Yesterday the CUBRC Center for International Science and Technology Advancement held a symposium entitled “Promoting Mutual Security and Development through Bioscience Cooperation”. The meeting focused on ways to promote cooperation and networking across organizations to create a more prosperous and secure world.
Dr. Leonard Marcus of the Department of Health Policy and Management at Harvard University began the day by discussing the qualities of leaders that successfully link disparate groups and organizations.His remarks were especially relevant considering the diverse background and expertise of individuals and organizations involved in cooperative bioscience projects.

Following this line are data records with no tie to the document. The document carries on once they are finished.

### config.mk
export PLATFORM = sky130hd
export DESIGN_NAME = eindopdracht_nios2_qsys_0_oci_dct_packer_flat
export DESIGN_NICKNAME = d
export VERILOG_FILES = /design/src/rtl/eindopdracht_nios2_qsys_0_oci_dct_packer_if.sv /design/src/rtl/eindopdracht_nios2_qsys_0_oci_dct_packer.sv /design/src/flat_wrapper.sv
export SDC_FILE = /design/constraint.sdc
export NUM_CORES = 1
export LEC_CHECK = 0
export BUFFER_PORTS_ARGS = -buffer_cell sky130_fd_sc_hd__buf_2
export CORE_ASPECT_RATIO = 0.8
export CORE_UTILIZATION = 47
export DETAILED_ROUTE_END_ITERATION = 10
export MAX_ROUTING_LAYER = met4
export PLACE_DENSITY_LB_ADDON = 0.25
export SETUP_SLACK_MARGIN = 0.15
export SLEW_MARGIN = 20
export SYNTH_ARGS = -nofsm -noshare
export SYNTH_HDL_FRONTEND = slang
export SYNTH_SLANG_ARGS = --single-unit
export TNS_END_PERCENT = 1
### constraint.sdc
create_clock -name clk -period 2.67 [get_ports clk]
set_input_delay 0.1335 -clock clk [delete_from_list [all_inputs] [get_ports clk]]
set_output_delay 0.1335 -clock clk [all_outputs]
set_load 0.01 [all_outputs]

The first panel session of the day was titled “Integrating Development and Security” and featured Mr. Brian Finlay of the Henry L. Stimson Center, Dr. Anwar Nasim from the Committee on Science and Technological Cooperation, and LT Kristofer Sandor of the Office of the Secretary of Defense.Mr. Finlay stressed the importance of balancing military expenditures with diplomacy resources in the context of UN Resolution 1540.Dr. Nasim discussed a number of networks and partnerships developed in Pakistan that focus on biotechnology and biosafety issues.LT Sandor concluded the panel by explaining the Cooperative Threat Reduction (CTR) Program operated by the Department of Defense and associated agencies.
The second panel, called “Relationship Building-The Bioscience Frontier”, included Mr. Terry Taylor from the International Council for the Life Sciences (ICLS), Dr. John Kilama from the Global Bioscience Development Institute (GBLI), and Dr. Larry Beach from the U.S. Agency for International Development (USAID).Mr. Taylor spoke about global networks of individual life scientists, and how the power of these networks can be exploited to create successful partnerships that would otherwise be impossible due to political differences.He specifically mentioned a program focused on disease surveillance in the Mekong delta in Southeast Asia and a public health collaboration between Israel, Jordan, and the Palestinian Territories.Dr. Kilama described the efforts of GBDI in training professionals from developing countries of the importance of bioscience in economic development.He specifically mentioned the “bioeconomy” and the importance of cross-discipline training people with different backgrounds and expertise.Finally, Dr. Beach described efforts by USAID to improve crops for the developing world.
After lunch, Dr. Kendra Chittenden from the Department of State discussed a new generation of Cooperative Threat Reduction (CTR) programs being developed outside of Russia and the former Soviet Union.These programs are being developed in regions with high biological research capacity, high disease load, and the potential for high terrorist activity.In particular, she mentioned activities underway in Pakistan, the Middle East, Africa, and South America.
The final panel of the day focused on “Sustainability through Broad-Based Access to S&T”, and featured presentations by Ms. Arlen Hastings of the African Regional Initiative in Science and Education, Dr. Floyd Horn from The Institute for Comparitive Genomics, and Brian Sant Angelo of the Export-Import Bank of the United States.Ms. Hastings described how her program is working to provide PhD training and capacity building to understaffed universities in Africa, with a focus on the sciences.Dr. Horn used the example of screwworm bio-containment to highlight the importance of building programs that are sustainable, engage important constituencies, and have a concrete exit strategy.Mr. Sant Angelo concluded the meeting by discussing the Medical Initiative Program, which uses unique funding mechanisms to finance the export of U.S. products to the developing world.
At the end of the day, the symposium was successful because it emphasized ways that groups can network together to achieve results beyond what any individual can achieve alone.The program also highlighted a number of non-obvious ways in which organizations can work together to promote both global security and development goals.